§ WHAT THIS TASK INVOLVES
Retype, without any change, the first line of the records and every line after it through the one containing "or_m: 6.256 / 29".

§ AVAILABLE DATA
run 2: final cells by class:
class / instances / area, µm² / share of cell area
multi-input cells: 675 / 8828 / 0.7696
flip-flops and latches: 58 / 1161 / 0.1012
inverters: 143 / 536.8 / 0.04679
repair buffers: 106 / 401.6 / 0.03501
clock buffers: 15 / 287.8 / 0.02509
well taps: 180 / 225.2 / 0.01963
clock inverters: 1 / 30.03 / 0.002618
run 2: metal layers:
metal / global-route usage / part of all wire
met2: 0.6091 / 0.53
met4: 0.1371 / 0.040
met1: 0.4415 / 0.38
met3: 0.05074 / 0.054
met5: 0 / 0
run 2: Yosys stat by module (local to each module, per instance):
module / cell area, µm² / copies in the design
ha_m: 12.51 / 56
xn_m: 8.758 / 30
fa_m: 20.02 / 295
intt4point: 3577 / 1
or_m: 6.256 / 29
This is an optimization exercise on Yosys and OpenROAD, whose aim is small area, a short achievable clock period and few clock cycles, not a production implementation. The RTL was checked by simulation tests, not by an equivalence proof against the original design.

==> flow/config.mk <==
export PLATFORM = sky130hd
export DESIGN_NAME = layernorm_norm
export DESIGN_NICKNAME = layernorm_norm
export VERILOG_FILES = /design/flow/design.v
export SDC_FILE = /design/flow/constraint.sdc
export NUM_CORES = 4
export LEC_CHECK = 0
export CAP_MARGIN = 20
export CORE_MARGIN = 2
export CORE_UTILIZATION = 40
export SLEW_MARGIN = 20
==> flow/constraint.sdc <==
create_clock -name core_clock -period 11.0 [get_ports {aclk}]
set_input_delay 2.2000 -clock core_clock [delete_from_list [all_inputs] [get_ports {aclk}]]
set_output_delay 2.2000 -clock core_clock [all_outputs]
set_load 0.01 [all_outputs]
==> flow/design.v <==
`timescale 1ns / 1ps
module pipe_reg #(
    parameter W = 16,
    parameter D = 1
)(
    input  wire         aclk,
    input  wire         en,
    input  wire [W-1:0] d,
    output wire [W-1:0] q
);
    generate
        if (D == 0) begin : g_wire
            assign q = d;
        end else begin : g_regs
            reg [W-1:0] r [0:D-1];
            integer i;
            always @(posedge aclk) begin
                if (en) begin
                    r[0] <= d;
                    for (i = 1; i < D; i = i + 1)
                        r[i] <= r[i-1];
                end
            end
            assign q = r[D-1];
        end
    endgenerate
endmodule
`timescale 1ns / 1ps
module bf16_mul #(
    parameter LAT = 2
)(
    input  wire        aclk,
    input  wire        en,
    input  wire [15:0] a,
    input  wire [15:0] b,
    output wire [15:0] y
);
    wire       sa = a[15], sb = b[15];
    wire [7:0] ea = a[14:7], eb = b[14:7];
    wire [6:0] ma = a[6:0],  mb = b[6:0];
    wire       sy = sa ^ sb;
    wire a_zero = (ea == 8'd0);
    wire b_zero = (eb == 8'd0);
    wire a_inf  = (ea == 8'hff) && (ma == 7'd0);
    wire b_inf  = (eb == 8'hff) && (mb == 7'd0);
    wire a_nan  = (ea == 8'hff) && (ma != 7'd0);
    wire b_nan  = (eb == 8'hff) && (mb != 7'd0);
    wire [15:0] p = {1'b1, ma} * {1'b1, mb};
    wire [9:0]  e_sum = {2'b00, ea} + {2'b00, eb} - 10'd127 + {9'd0, p[15]};
    wire [6:0]  mant  = p[15] ? p[14:8] : p[13:7];
    wire        g     = p[15] ? p[7]    : p[6];
    wire        st    = p[15] ? (|p[6:0]) : (|p[5:0]);
    wire        rnd   = g & (st | mant[0]);
    wire [7:0]  mr    = {1'b0, mant} + {7'd0, rnd};
    wire [9:0]  e_fin = e_sum + {9'd0, mr[7]};
    wire [6:0]  m_fin = mr[7] ? 7'd0 : mr[6:0];
    reg [15:0] r;
    always @(*) begin
        if (a_nan || b_nan || (a_inf && b_zero) || (a_zero && b_inf))
            r = 16'h7fc0;
        else if (a_inf || b_inf)
            r = {sy, 8'hff, 7'd0};
        else if (a_zero || b_zero)
            r = {sy, 15'd0};
        else if (!e_fin[9] && (e_fin[8] || e_fin[7:0] == 8'hff))
            r = {sy, 8'hff, 7'd0};
        else if (e_fin[9] || e_fin == 10'd0)
            r = {sy, 15'd0};
        else
            r = {sy, e_fin[7:0], m_fin};
    end
    pipe_reg #(.W(16), .D(LAT)) u_out (.aclk(aclk), .en(en), .d(r), .q(y));
endmodule
What follows belongs to an exercise in optimizing a design on an open flow for small area and a short achievable clock period; a production flow would make more cautious choices. Where RTL was checked, it was by simulation tests only, not by an equivalence proof against the original. Power figures rest on the tool's default switching activity, not on a simulated workload.

== 03-06 ==
==> flow/design.v <==
module QPU_V(
  input clk,reset,RDY,
  input [15:0]IR,
  input IRQ1,IRQ2,
  input [7:0] A_result,
  input A_vin,A_cin,
  input [7:0] M_Din,
  input I1,I2,I3,I4,
  output [11:0] pc_out,
  output [9:0]  W_AddrO,
  output [7:0]  W_DoutO,
  output [9:0]  M_AddrO,
  output M_WEO,M_IO,
  output A_adc_sbc,A_cout,
  output [7:0] Op1,Op2,
  output [7:0] ST,OPS,RA,RF,RSP
);
reg        s1;
reg        OPSTR;
reg        IOMode,MWE0,MWEO,LAB7;
reg [3:0]  LWx;
reg [11:0] pc;
reg [9:0]  SP,RX,RY,WAddr;
reg [7:0]  Acc,Flags;
reg [7:0]  OP1R,OP2R;
reg        F1,F2;
reg [2:0]  COP_TYPE,IR_TYPE;
reg [7:0]  WSEL;
reg [2:0]  TT;
wire [2:0] IR_CMD = IR[14:12];
wire [3:0] IR_REG = IR[11:8];
wire [3:0] IR_REGB= IR[3:0];
wire [3:0] PK_REG = (IR_REG >4'b1001)? 4'b1000:IR_REG;
wire [3:0] PK_REGB= (IR_REGB>4'b1001)? 4'b1000:IR_REGB;
wire [7:0] WD_REST;
QPU_V_alu u_alu(.tt(TT), .sh(WSEL[4]), .in(WSEL[5]), .ac(WSEL[7]), .a(OP1R), .b(OP2R), .c(Flags[0]), .acc(Acc), .y(WD_REST));
wire [7:0] WD;
QPU_V_wdsel u_wdsel(.a(A_result), .s(WSEL[3]), .rest(WD_REST), .y(WD));
wire C_NEXT = WSEL[3] ? A_cin : WSEL[4] ? OP1R[0] : Flags[0];
wire OP_PSH_POP = (IR_TYPE[1:0]==2'b01) & ~LAB7 & COP_TYPE[2] & COP_TYPE[1];
wire [9:0] PBASE = ~s1 ? SP : (IR_TYPE==3'b110) ? RX : (IR_TYPE==3'b111) ? RY : SP;
wire       POP   = s1 & OP_PSH_POP & ~COP_TYPE[0];
wire [7:0] POFF  = IR[7:0] | {8{POP}};
wire [9:0] PDIFF = PBASE - {{2{POFF[7]}},POFF};
wire dec = ~s1 & ~IR[15];
reg [6:0]  n_OP_TYPE;
function [6:0] optype(input [2:0] cmd);
    case (cmd)
    3'b000: optype=7'b0000001;
    3'b001: optype=7'b0000010;
    3'b010: optype=7'b0000100;
    3'b011: optype=7'b0001000;
    3'b100: optype=7'b0010000;
    3'b101: optype=7'b0001000;
    3'b110: optype=7'b0100000;
    default: optype=7'b1000000;
    endcase
endfunction
always @* n_OP_TYPE=optype(IR_CMD);
wire [6:0] OP_TYPE = s1 ? optype(COP_TYPE) : {OPSTR, TT[2]&TT[0]&~TT[1], WSEL[5]|WSEL[4], WSEL[3], ~TT[2]&TT[1], TT[2]&TT[1], TT[2]&~TT[0]};
wire eq1  = (LWx==PK_REG);
wire eq2  = (LWx==PK_REGB);
wire r1f  = (IR_REG==4'b1001);
wire r1a  = IR_REG[3] | (IR_CMD>=3'b110);
wire r2   = (IR_REG[3:1]==3'b101);
wire r2f  = (IR_REGB==4'b1001);
wire r2a  = IR_REGB[3];
wire f1 = dec ? (~eq1 & ~r1f & ~r1a) : F1;
wire f2 = dec ? (r2 & ~eq2 & ~r2f & ~r2a) : F2;
wire [4:0] s_op1 = {~dec & ~F1,
                    dec & ~eq1 & ~r1f & r1a,
                    dec & ~eq1 & r1f,
                    dec & eq1,
                    f1};
wire [5:0] s_op2 = {~dec & ~F2,
                    dec & ~r2,
                    dec & r2 & ~eq2 & ~r2f & r2a,
                    dec & r2 & ~eq2 & r2f,
                    dec & r2 & eq2,
                    f2};
wire [7:0] n_OP1R, n_OP2R;
QPU_V_ao5 u_op1(.s(s_op1), .d0(M_Din), .d1(WD), .d2(Flags), .d3(Acc), .d4(OP1R), .y(n_OP1R));
QPU_V_ao6 u_op2(.s(s_op2), .d0(M_Din), .d1(WD), .d2(Flags), .d3(Acc), .d4(IR[7:0]), .d5(OP2R), .y(n_OP2R));
wire mem = (IR_REG>=4'b1100);
wire ext = (IR_CMD==3'b100) & (IR_REG>4'b1000);
wire       n_s1  = ~reset & dec & (mem | ext);
wire [6:0] n_OPT = reset ? 7'd0 : s1 ? optype(COP_TYPE) : IR[15] ? 7'd0 : n_OP_TYPE;
wire [7:0] n_WSEL = n_s1 ? 8'b10000000 :
                    {~|n_OPT[5:0], n_OPT[5], n_OPT[4]&IR[7], n_OPT[4]&~IR[7], n_OPT[3:0]};
always @(posedge clk)
begin
    LAB7<=IR[7];
    IR_TYPE<=IR[10:8];
    COP_TYPE<=IR[14:12];
    F1<=f1;
    F2<=f2;
    OP1R<= n_OP1R;
    OP2R<= n_OP2R;
    s1<=n_s1;
    OPSTR<=~n_s1 & n_OPT[6];
    WSEL<=n_WSEL;
    TT<={n_WSEL[0]|n_WSEL[1]|n_WSEL[6], n_WSEL[1]|n_WSEL[2], n_WSEL[1]|n_WSEL[2]|n_WSEL[6]};
    if (reset)
    begin
        IOMode<=1'b0;
        MWE0<=1'b0;
        MWEO<=1'b0;
        LWx<=4'b1111;
        pc<=12'd0;
        SP<=10'h100;
        RX<=10'd0;
        RY<=10'd0;
        Flags<=8'd0;
        Acc<=8'hA5;
    end
    else if (~s1)
    begin
        if (~IR[15])
        begin
            if (mem)
            begin
                case (IR[9:8])
                2'b00: WAddr<={2'd0,IR[7:0]};
                2'b01: WAddr<=PDIFF;
                2'b10: WAddr<=RX;
                2'b11: WAddr<=RY;
                endcase
                IOMode<=(IR[7:6]==2'b00);
                MWE0<=1'b0;
                MWEO<=(IR_CMD==3'b111);
                LWx<=4'b1000;
            end
            else
            begin
                WAddr<={6'd0,PK_REG};
                IOMode<=1'b0;
                MWE0<=~ext;
                MWEO<=~ext;
                if (~ext) pc<=pc+12'd1;
                LWx<=PK_REG;
            end
            if (MWE0)
            begin
                if (LWx==4'b1001)
                    Flags<=WD;
                else
                begin
                    if (LWx>=4'b1000)
                        Acc<=WD;
                    Flags[0]<=C_NEXT;
                    Flags[1]<=(WD==8'd0);
                    if (n_OP_TYPE[3])
                        Flags[2]<=A_vin;
                    Flags[3]<=WD[7];
                end
            end
        end
        else
        begin
            LWx<=4'b1110;
            MWE0<=1'b0;
            MWEO<=1'b0;
            pc<=pc+12'd1;
        end
    end
    else
    begin
        if (COP_TYPE==3'b100)
        begin
            if (IR_TYPE[2:1]==2'b01)
                SP<={M_Din[1:0],Acc};
            else if (IR_TYPE==3'b101)
                SP<=PDIFF;
            else if (IR_TYPE==3'b110)
                RX<=PDIFF;
            else if (IR_TYPE==3'b111)
                RY<=PDIFF;
            LWx<=4'b1110;
            MWE0<=1'b0;
            MWEO<=1'b0;
        end
        else if (COP_TYPE<3'b110)
        begin
            WAddr<=10'd8;
            LWx<=4'b1000;
            MWE0<=1'b1;
            MWEO<=1'b1;
        end
        else
        begin
            if (COP_TYPE==3'b110)
                Acc<=M_Din;
            LWx<=4'b1110;
            MWE0<=1'b0;
            MWEO<=1'b0;
        end
        if (OP_PSH_POP)
        begin
            if (COP_TYPE[0])
                SP<=WAddr;
            else
                SP<=PDIFF;
        end
        IOMode<=1'b0;
        pc<=pc+12'd1;
    end
end
assign pc_out=pc;
assign W_AddrO=WAddr;
QPU_V_maddr u_maddr(.s1(s1), .wa(WAddr), .ra(IR[11:8]), .rb(IR[3:0]), .y(M_AddrO));
assign W_DoutO=WD;
assign M_WEO=MWEO;
assign M_IO=IOMode;
assign A_adc_sbc=~COP_TYPE[2];
assign A_cout=Flags[0];
assign Op1=OP1R;
assign Op2=OP2R;
assign ST={LWx,F2,COP_TYPE};
assign OPS={1'b0,OP_TYPE};
assign RA=Acc;
assign RF=Flags;
assign RSP=SP[7:0];
endmodule
module QPU_V_wdsel(input [7:0] a, input s, input [7:0] rest, output [7:0] y);
assign y = ({8{s}} & a) | rest;
endmodule
module QPU_V_maddr(input s1, input [9:0] wa, input [3:0] ra, input [3:0] rb, output [9:0] y);
wire [3:0] pa = (ra>4'b1001) ? 4'b1000 : ra;
wire [3:0] pb = (rb>4'b1001) ? 4'b1000 : rb;
assign y = s1 ? wa : {6'd0, ra[3] ? pb : pa};
endmodule
module QPU_V_ao5(input [4:0] s, input [7:0] d0, d1, d2, d3, d4, output [7:0] y);
assign y = ({8{s[0]}} & d0) | ({8{s[1]}} & d1) | ({8{s[2]}} & d2) | ({8{s[3]}} & d3) | ({8{s[4]}} & d4);
endmodule
Context: an optimization exercise on an open-source flow, tuned for small area. The choices shown serve that exercise and are no tape-out recipe.
In this exercise RTL edits were held to simulation tests only and were not proved equivalent to the original.
Power is estimated from default activity; no workload was simulated.

File: flow/config.mk
export PLATFORM = sky130hd
export DESIGN_NAME = sdr_rx
export DESIGN_NICKNAME = sdr_rx
export VERILOG_FILES = /design/flow/design.v
export SDC_FILE = /design/flow/constraint.sdc
export NUM_CORES = 8
export LEC_CHECK = 0
export ABC_AREA = 1
export CAP_MARGIN = 20
export CORE_MARGIN = 2
export CORE_UTILIZATION = 35
export SLEW_MARGIN = 20
export SYNTH_MEMORY_MAX_BITS = 32768
File: flow/constraint.sdc
create_clock -name core_clock -period 12.5 [get_ports {clk}]
set_input_delay 2.5000 -clock core_clock [delete_from_list [all_inputs] [get_ports {clk}]]
set_output_delay 2.5000 -clock core_clock [all_outputs]
set_load 0.01 [all_outputs]
File: flow/design.v
module sat(in, out);
	parameter isz = 17;				 
	parameter osz = 12;				 
	input signed [isz-1:0] in;		 
	output reg signed [osz-1:0] out;	 
	wire min =  in[isz-1] & ~&in[isz-2:osz-1];
	wire max = ~in[isz-1] &  |in[isz-2:osz-1];
	always @(min or max or in)
		case({max,min})
			2'b01:		out = {1'b1,{osz-1{1'b0}}};		 
			2'b10:		out = {1'b0,{osz-1{1'b1}}};		 
			default:	out = in[osz-1:0];				 
		endcase
endmodule
module rca #(
    parameter W = 8
)
(
    input [W-1:0] a, b,
    input ci,
    output [W-1:0] s,
    output co
);
    wire [W:0] c;
    assign c[0] = ci;
    genvar i;
    generate
        for(i=0;i<W;i=i+1)
        begin: g
            assign s[i] = a[i] ^ b[i] ^ c[i];
            assign c[i+1] = (a[i] & b[i]) | (c[i] & (a[i] ^ b[i]));
        end
    endgenerate
    assign co = c[W];
endmodule
module sat_flag(in, out, flag);
	parameter isz = 17;				 
	parameter osz = 12;				 
	input signed [isz-1:0] in;		 
	output reg signed [osz-1:0] out;	 
	output flag;                     
	wire min =  in[isz-1] & ~&in[isz-2:osz-1];
	wire max = ~in[isz-1] &  |in[isz-2:osz-1];
	always @(min or max or in)
		case({max,min})
			2'b01:		out = {1'b1,{osz-1{1'b0}}};		 
			2'b10:		out = {1'b0,{osz-1{1'b1}}};		 
			default:	out = in[osz-1:0];				 
		endcase
    assign flag = max | min;
endmodule
module tuner_slice_1k #(
    parameter dsz = 14,
              psz = 12
)
(
    input clk, reset, shf_90,
    input signed [dsz-1:0] in,
    input [psz-1:0] phs,
    output reg signed [dsz-1:0] out
);
    wire [1:0] p_quad = phs[psz-1:psz-2] + {1'b0,shf_90};
    reg [1:0] quad;
    reg [psz-3:0] addr;
    reg sincos_sign;
    always @(posedge clk)
    begin
        if(reset == 1'b1)
        begin
            quad <= 2'b0;
            addr <= 8'b0;
            sincos_sign <= 1'b0;
        end
        else
        begin
            quad <= p_quad;
            addr <= phs[psz-3:0] ^ {psz-2{p_quad[0]}};
            sincos_sign <= quad[1];
        end
    end
    reg signed [15:0] sine_lut[0:1023];
    reg signed [15:0] sincos_raw;
    initial
    begin
        $readmemh("sine_table_1k.hex", sine_lut);
    end
    always @(posedge clk)
    begin
        sincos_raw <= sine_lut[addr];
    end
    reg signed [15:0] sincos_p, sincos;
    reg sincos_sign_d1;
    always @(posedge clk)
    begin
        if(reset == 1'b1)
        begin
            sincos <= 16'h0000;
            sincos_p <= 16'h0000;
            sincos_sign_d1 <= 0;
        end
        else
        begin
            sincos_sign_d1 <= sincos_sign;
            sincos_p <= sincos_raw;
            sincos <= sincos_sign_d1 ? -sincos_p : sincos_p;
        end
    end
    reg signed [dsz+16-1:0] mult;
    reg signed [dsz+1:0] out_rnd;
    wire signed [dsz-1:0] out_sat;
    sat #(.isz(dsz+1),.osz(dsz))
        u_sat(.in(out_rnd[dsz+1:1]),.out(out_sat));
    always @(posedge clk)
    begin
        if(reset == 1'b1)
        begin
            mult <= 0;
            out_rnd <= 0;
            out <= 0;
        end
        else
        begin
            mult <= in * sincos;
            out_rnd <= mult[dsz+16-1:14] + 1;
            out <= out_sat;
        end
    end
endmodule
module tuner_2 #(
    parameter dsz = 14,
              fsz = 26,
              psz = 12
)
(
    input clk, reset,
    input signed [dsz-1:0] in,
    input [fsz-1:0] frq,
    input ns_ena,
    output signed [dsz-1:0] i_out, q_out
);
    reg [fsz-1:0] acc;
    always @(posedge clk)
    begin
        if(reset == 1'b1)
        begin
            acc <= {fsz{1'b0}};
        end
        else
        begin
            acc <= acc + frq;
        end
    end
    reg [fsz-1:0] ns_acc;
    reg [psz-1:0] phs;
    wire [fsz-1:0] res = ns_acc[fsz-psz-1:0];
    always @(posedge clk)
    begin
        if(reset == 1'b1)
        begin
            ns_acc <= {fsz{1'b0}};
			phs <= 0;
        end
        else
        begin
            ns_acc <= acc + {{psz{res[fsz-psz-1]}},res};
			phs <= ns_ena ? ns_acc[fsz-1:fsz-psz] : acc[fsz-1:fsz-psz];
        end
    end
    tuner_slice_1k #(
        .dsz(dsz),
        .psz(psz)
    )
    u_slice_i(
        .clk(clk),
        .reset(reset),
        .shf_90(1'b1),
        .in(in),
        .phs(phs),
        .out(i_out)
    );
    tuner_slice_1k #(
        .dsz(dsz),
        .psz(psz)
    )
    u_slice_q(
        .clk(clk),
        .reset(reset),
        .shf_90(1'b0),
        .in(in),
        .phs(phs),
        .out(q_out)
    );
endmodule
module cic_dec_4 #(
	parameter ISZ = 10,								 
	          ASZ = 42,	                             
	          LSZ = 23,                              
              HSZ = ASZ - LSZ,                       
              OSZ = 21	                             
)
(
	input clk,						 
	input reset,					 
	input ena_out,					 
	input [3:0] stp,                 
	input signed [ISZ-1:0] x,	     
	output reg signed [OSZ-1:0] y	 
);
	reg [LSZ:0] il0, il1, il2, il3;
	reg [HSZ-1:0] ih0, ih1, ih2, ih3;
    reg xs_d;
    wire [LSZ-1:0] sl0, sl1, sl2, sl3;
    wire cl0, cl1, cl2, cl3;
    wire [HSZ-1:0] sh0, sh1, sh2, sh3;
    rca #(.W(LSZ)) u_l0(.a(il0[LSZ-1:0]), .b({{LSZ-ISZ{x[ISZ-1]}},x}), .ci(1'b0), .s(sl0), .co(cl0));
    rca #(.W(LSZ)) u_l1(.a(il1[LSZ-1:0]), .b(il0[LSZ-1:0]), .ci(1'b0), .s(sl1), .co(cl1));
    rca #(.W(LSZ)) u_l2(.a(il2[LSZ-1:0]), .b(il1[LSZ-1:0]), .ci(1'b0), .s(sl2), .co(cl2));
    rca #(.W(LSZ)) u_l3(.a(il3[LSZ-1:0]), .b(il2[LSZ-1:0]), .ci(1'b0), .s(sl3), .co(cl3));
    rca #(.W(HSZ)) u_h0(.a(ih0), .b({HSZ{xs_d}}), .ci(il0[LSZ]), .s(sh0), .co());
    rca #(.W(HSZ)) u_h1(.a(ih1), .b(ih0), .ci(il1[LSZ]), .s(sh1), .co());
    rca #(.W(HSZ)) u_h2(.a(ih2), .b(ih1), .ci(il2[LSZ]), .s(sh2), .co());
    rca #(.W(HSZ)) u_h3(.a(ih3), .b(ih2), .ci(il3[LSZ]), .s(sh3), .co());
	always @(posedge clk)
	begin
        xs_d <= x[ISZ-1];
		if(reset == 1'b1)
		begin
			il0 <= 0; il1 <= 0; il2 <= 0; il3 <= 0;
			ih0 <= 0; ih1 <= 0; ih2 <= 0; ih3 <= 0;
		end
		else
		begin
            il0 <= {cl0, sl0}; il1 <= {cl1, sl1}; il2 <= {cl2, sl2}; il3 <= {cl3, sl3};
            ih0 <= sh0; ih1 <= sh1; ih2 <= sh2; ih3 <= sh3;
		end
	end
    reg [ASZ-OSZ-HSZ-1:0] low_pipe;
    always @(posedge clk)
        low_pipe <= il3[LSZ-1:ASZ-OSZ];
    wire [OSZ-1:0] integrator_top = {ih3, low_pipe};
	reg [OSZ-1:0] acc;
	reg [OSZ-1:0] dly0, dly1, dly2, dly3;
    wire [OSZ-1:0] dif;
    rca #(.W(OSZ)) u_c(.a(acc), .b(~dly0), .ci(1'b1), .s(dif), .co());
    wire shift = |stp;
	always @(posedge clk)
	begin
        if(ena_out == 1'b1)
            acc <= integrator_top;
        else if(shift)
            acc <= dif;
		if(reset == 1'b1)
		begin
            dly0 <= 0; dly1 <= 0; dly2 <= 0; dly3 <= 0;
            y <= 0;
		end
		else
        begin
            if(shift)
            begin
                dly0 <= dly1; dly1 <= dly2; dly2 <= dly3; dly3 <= acc;
            end
            if(stp[3])
                y <= dif;
        end
	end
endmodule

§ TASK OUTPUT
run 2: final cells by class:
class / instances / area, µm² / share of cell area
multi-input cells: 675 / 8828 / 0.7696
flip-flops and latches: 58 / 1161 / 0.1012
inverters: 143 / 536.8 / 0.04679
repair buffers: 106 / 401.6 / 0.03501
clock buffers: 15 / 287.8 / 0.02509
well taps: 180 / 225.2 / 0.01963
clock inverters: 1 / 30.03 / 0.002618
run 2: metal layers:
metal / global-route usage / part of all wire
met2: 0.6091 / 0.53
met4: 0.1371 / 0.040
met1: 0.4415 / 0.38
met3: 0.05074 / 0.054
met5: 0 / 0
run 2: Yosys stat by module (local to each module, per instance):
module / cell area, µm² / copies in the design
ha_m: 12.51 / 56
xn_m: 8.758 / 30
fa_m: 20.02 / 295
intt4point: 3577 / 1
or_m: 6.256 / 29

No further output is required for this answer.